Australia has a reputation for harbouring some of the worst triggers on Earth for whatever nature-inspired phobia you might have. Our pizza rat is a huntsman dragging a dead mouse up the side of a refrigerator, and don't get me started on how this kangaroo got sexually aroused by a dying female.
But don't worry, this story is only about nice things. Nice things like a massive huntsman trying to clean up a gecko corpse from a couple's living room window.

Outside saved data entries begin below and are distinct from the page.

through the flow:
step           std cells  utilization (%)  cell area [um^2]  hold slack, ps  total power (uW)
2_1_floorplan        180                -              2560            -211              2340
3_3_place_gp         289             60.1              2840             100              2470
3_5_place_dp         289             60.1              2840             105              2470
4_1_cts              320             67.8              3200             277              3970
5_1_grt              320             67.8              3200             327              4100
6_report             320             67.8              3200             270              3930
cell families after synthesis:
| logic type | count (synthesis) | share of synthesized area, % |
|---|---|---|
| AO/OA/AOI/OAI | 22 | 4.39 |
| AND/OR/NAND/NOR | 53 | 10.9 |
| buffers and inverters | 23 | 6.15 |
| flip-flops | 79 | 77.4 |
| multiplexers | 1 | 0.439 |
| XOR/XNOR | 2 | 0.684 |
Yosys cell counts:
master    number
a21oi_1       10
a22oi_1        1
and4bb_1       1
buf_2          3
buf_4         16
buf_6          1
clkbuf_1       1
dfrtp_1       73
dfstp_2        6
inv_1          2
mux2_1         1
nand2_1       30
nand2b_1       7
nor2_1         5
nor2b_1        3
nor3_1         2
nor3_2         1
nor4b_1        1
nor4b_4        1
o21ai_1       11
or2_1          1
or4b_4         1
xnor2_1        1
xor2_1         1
[src/vcs_regs.svh]
`ifndef VCS_REGS_SVH
`define VCS_REGS_SVH

// ----------------------------------------------------------------
// Calibration code
// ----------------------------------------------------------------
`define VCS_CODE_W 8
`define VCS_CODE_DEFAULT 8'h80
`define VCS_CODE_FULL 9'h0ff
`define VCS_CODE_STEPS 10'h100
`define VCS_SCALE_RESET 8'h7f

// ----------------------------------------------------------------
// Soft-start ramp
// ----------------------------------------------------------------
`define VCS_RAMP_ZERO 8'h00
`define VCS_RAMP_FULL 8'hff

// ----------------------------------------------------------------
// Timing
// ----------------------------------------------------------------
`define VCS_CLK_HZ 10000000
`define VCS_LOAD_TIME_US 120
`define VCS_SOFTSTART_TIME_US 500
`define VCS_LOAD_CYCLES ((`VCS_LOAD_TIME_US * (`VCS_CLK_HZ / 1000000)))
`define VCS_SOFTSTART_CYCLES ((`VCS_SOFTSTART_TIME_US * (`VCS_CLK_HZ / 1000000)))
`define VCS_TICK_DIV 10

`endif

[src/vcs_pkg.sv]
package vcs_pkg;
    typedef enum logic [5:0] {
        VCS_OFF = 6'h01,
        VCS_LOAD = 6'h02,
        VCS_SOFT = 6'h04,
        VCS_WAIT_EN = 6'h08,
        VCS_BOOST = 6'h10,
        VCS_RUN = 6'h20
    } vcs_state_t;
endpackage

[src/vcs_sequencer.sv]
`timescale 1ns/10ps
`include "vcs_regs.svh"

// Contract
// - Calibration code is 8 bits; sink scale is 255 minus code over 256.
// - Calibration setting starts at 128.
// - Any bus transaction error forces working wiper back to 128; the code ignores errors in OFF and LOAD.
// - After lockout release, spend 120 us loading stored settings first.
// - Enable logic rail only after load, ramped over 0.5 ms soft-start.
// - Boost runs only while logic rail regulates and enable input is high.
// - Gate pulse output held low until delay cap reaches threshold.
// - Writing initial-value register also writes the working wiper.
module vcs_sequencer
    import vcs_pkg::*;
#(
    parameter int LOAD_CYCLES = `VCS_LOAD_CYCLES,
    parameter int SOFT_CYCLES = `VCS_SOFTSTART_CYCLES
) (
    // Clock and reset
    input wire logic clk_sys,
    input wire logic srst,
    // Supply and analog status
    input wire logic undervoltage_lockout,
    input wire logic logic_rail_in_reg,
    input wire logic boost_enable_in,
    input wire logic gate_delay_cap_voltage,
    // Stored code
    input wire logic [7:0] nv_code,
    // Bus-side register access
    input wire logic init_wr,
    input wire logic wiper_wr,
    input wire logic [7:0] wr_data,
    input wire logic bus_error,
    // Outputs
    output logic [7:0] initial_value_register,
    output logic [7:0] wiper_code,
    output logic [7:0] sink_scale,
    output logic logic_supply_rail,
    output logic [7:0] rail_ramp,
    output logic boost_on,
    output logic gate_pulse_output,
    output logic loading
);
    typedef struct packed {
        vcs_state_t st;
        logic [15:0] cnt;
        logic [7:0] init_val;
        logic [7:0] wiper;
        logic [7:0] scale;
        logic rail;
        logic [7:0] ramp;
        logic boost;
        logic gpo;
        logic load;
    } vcs_state_s_t;

    vcs_state_s_t s_q, s_d;
    logic tick;
    logic [8:0] inv_code;

    // The step counter is 16 bits wide, so longer intervals cannot be timed.
    if (LOAD_CYCLES < 1 || SOFT_CYCLES < 1 ||
        LOAD_CYCLES > 65535 || SOFT_CYCLES > 65535) begin : g_bad_timing
        $error("Timing counts out of range");
    end

    // ----------------------------------------------------------------
    // Ramp step divider
    // ----------------------------------------------------------------
    vcs_tick_div #(.DIV(`VCS_TICK_DIV)) u_div (
        .clk_sys(clk_sys),
        .srst(srst),
        .tick(tick)
    );

    // ----------------------------------------------------------------
    // Next state
    // ----------------------------------------------------------------
    always_comb begin
        s_d = s_q;
        inv_code = 9'h000;
        case (s_q.st)
            VCS_OFF: begin
                s_d.cnt = '0;
                if (!undervoltage_lockout) begin
                    s_d.st = VCS_LOAD;
                    s_d.load = 1'b1;
                end
            end
            VCS_LOAD: begin
                s_d.cnt = s_q.cnt + 16'h0001;
                s_d.init_val = nv_code;
                s_d.wiper = nv_code;
                if (s_q.cnt == 16'(LOAD_CYCLES - 1)) begin
                    s_d.st = VCS_SOFT;
                    s_d.cnt = '0;
                    s_d.load = 1'b0;
                    s_d.rail = 1'b1;
                end
            end
            VCS_SOFT: begin
                s_d.cnt = s_q.cnt + 16'h0001;
                s_d.ramp = 8'((32'(s_q.cnt) * 32'(`VCS_RAMP_FULL)) / SOFT_CYCLES);
                if (s_q.cnt == 16'(SOFT_CYCLES - 1)) begin
                    s_d.st = VCS_WAIT_EN;
                    s_d.ramp = `VCS_RAMP_FULL;
                end
            end
            VCS_WAIT_EN: begin
                if (logic_rail_in_reg && boost_enable_in) begin
                    s_d.st = VCS_BOOST;
                    s_d.boost = 1'b1;
                end
            end
            VCS_BOOST, VCS_RUN: begin
                if (!(logic_rail_in_reg && boost_enable_in)) begin
                    s_d.st = VCS_WAIT_EN;
                    s_d.boost = 1'b0;
                    s_d.gpo = 1'b0;
                end else if (gate_delay_cap_voltage) begin
                    s_d.st = VCS_RUN;
                    s_d.gpo = 1'b1;
                end
            end
            default: begin
                s_d.st = VCS_OFF;
            end
        endcase
        if (s_q.st != VCS_LOAD && s_q.st != VCS_OFF) begin
            if (init_wr) begin
                s_d.init_val = wr_data;
                s_d.wiper = wr_data;
            end else if (wiper_wr) begin
                s_d.wiper = wr_data;
            end
            if (bus_error) begin
                s_d.wiper = `VCS_CODE_DEFAULT;
            end
        end
        inv_code = `VCS_CODE_FULL - {1'b0, s_d.wiper};
        s_d.scale = inv_code[7:0];
        if (undervoltage_lockout) begin
            s_d.st = VCS_OFF;
            s_d.rail = 1'b0;
            s_d.boost = 1'b0;
            s_d.gpo = 1'b0;
            s_d.load = 1'b0;
        end
        // ramp follows state
        // Keyed on the next state, so the ramp starts from zero as the rail turns on
        // and a lockout in mid-ramp clears it together with the rail.
        if (s_d.st != VCS_SOFT) begin
            s_d.ramp = s_d.rail ? `VCS_RAMP_FULL : `VCS_RAMP_ZERO;
        end else if (!tick) begin
            s_d.ramp = s_q.ramp;
        end
    end

    always_ff @(posedge clk_sys) begin
        if (srst) begin
            s_q <= '0;
            s_q.st <= VCS_OFF;
            s_q.init_val <= `VCS_CODE_DEFAULT;
            s_q.wiper <= `VCS_CODE_DEFAULT;
            s_q.scale <= `VCS_SCALE_RESET;
        end else begin
            s_q <= s_d;
        end
    end

    assign initial_value_register = s_q.init_val;
    assign wiper_code = s_q.wiper;
    assign sink_scale = s_q.scale;
    assign logic_supply_rail = s_q.rail;
    assign rail_ramp = s_q.ramp;
    assign boost_on = s_q.boost;
    assign gate_pulse_output = s_q.gpo;
    assign loading = s_q.load;

    // ----------------------------------------------------------------
    // Checks
    // ----------------------------------------------------------------
    // scale tracks wiper
    a_scale_match: assert property (@(posedge clk_sys) disable iff (srst)
        {1'b0, s_q.scale} == `VCS_CODE_FULL - {1'b0, s_q.wiper})
        else $error("sink scale mismatch");
    a_reset_default: assert property (@(posedge clk_sys)
        $fell(srst) |-> s_q.wiper == `VCS_CODE_DEFAULT && s_q.init_val == `VCS_CODE_DEFAULT)
        else $error("reset default wrong");
    a_error_fallback: assert property (@(posedge clk_sys)
        disable iff (srst || undervoltage_lockout)
        bus_error && s_q.st inside {VCS_SOFT, VCS_WAIT_EN, VCS_BOOST, VCS_RUN}
        |=> s_q.wiper == `VCS_CODE_DEFAULT) else $error("error fallback missing");
    a_load_no_rail: assert property (@(posedge clk_sys) disable iff (srst)
        s_q.st == VCS_LOAD |-> !s_q.rail && !s_q.boost) else $error("rail during load");
    a_rail_after_load: assert property (@(posedge clk_sys) disable iff (srst)
        $rose(s_q.rail) |-> $past(s_q.st) == VCS_LOAD) else $error("rail early");
    a_ramp_start: assert property (@(posedge clk_sys) disable iff (srst)
        $rose(s_q.rail) |-> s_q.ramp == `VCS_RAMP_ZERO) else $error("ramp not from zero");
    a_boost_gate: assert property (@(posedge clk_sys) disable iff (srst)
        s_q.boost |-> $past(logic_rail_in_reg) && $past(boost_enable_in))
        else $error("boost without conditions");
    a_gate_hold: assert property (@(posedge clk_sys) disable iff (srst)
        $rose(s_q.gpo) |-> $past(gate_delay_cap_voltage)) else $error("gate early");
    a_init_pair: assert property (@(posedge clk_sys)
        disable iff (srst || undervoltage_lockout)
        init_wr && !bus_error && s_q.st inside {VCS_SOFT, VCS_WAIT_EN, VCS_BOOST, VCS_RUN}
        |=> s_q.wiper == $past(wr_data) && s_q.init_val == $past(wr_data))
        else $error("paired write lost");
    a_load_copy: assert property (@(posedge clk_sys)
        disable iff (srst || undervoltage_lockout)
        s_q.st == VCS_LOAD |=> s_q.init_val == $past(nv_code)) else $error("load copy missing");

    c_boost_up: cover property (@(posedge clk_sys) disable iff (srst) $rose(s_q.boost));
    c_gate_up: cover property (@(posedge clk_sys) disable iff (srst) $rose(s_q.gpo));
    c_bus_err: cover property (@(posedge clk_sys) disable iff (srst) bus_error && s_q.st == VCS_RUN);
endmodule // vcs_sequencer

Everyone likes nice things.
The images were captured by Australian Melanie Jade Ottaway at her home in Queensland, and she reports that the spider was about 12 cm in diameter (5 inches).
"We just sat down to have dinner at the dining table and noticed something massive on the glass sliding door, I got up to have a closer look and there it was, a huge huntsman with a gorgeous little gecko in his mouth," she told Sam Webb at The Sun.
"It was too late to save him, so we let nature take its path."
Let's all just take a moment to appreciate the vacant stare of our deceased gecko friend.
It died accepting a fate that most of us wouldn't wish on our worst enemy, and it did it with little Mickey Mouse hands 🙁
For prey like this ill-fated gecko, huntsman spiders are a pretty intimidating foe.
Unlike web-building spiders, which can be avoided pretty easily so long as you watch where you're going, or are big enough to not care, huntsman track their prey using stealth tactics.
They stalk their food, capture it, and hold it in place with powerful, mouse-toting mandibles, while their venom immobilises them.
Huntsman belong to a group of more than 1,000 separate species of spiders belonging to the Sparassidae family, and they're found across Australia, Africa, Asia, the Mediterranean, and the Americas.
While they're not exactly known for chowing down on mice and relatively large lizards, they're opportunistic predators, so they'll certainly give it a go if the opportunity presents itself.
And the bad news for anyone who doesn't like huntsmen - all those record-breaking months we've had this year is only going to help populations, because spiders thrive in the heat.
If you're in Sydney, we've already had a 'spider boom' earlier this year - the heat at the end of last summer caused an increase in prey that experts suspect led to an increase in spider babies surviving to adulthood.
Oh and don't think summer storms will help - that will just bring them into your home.
With record-breaking temperatures expected for this summer, I guess all we can say is good luck out there.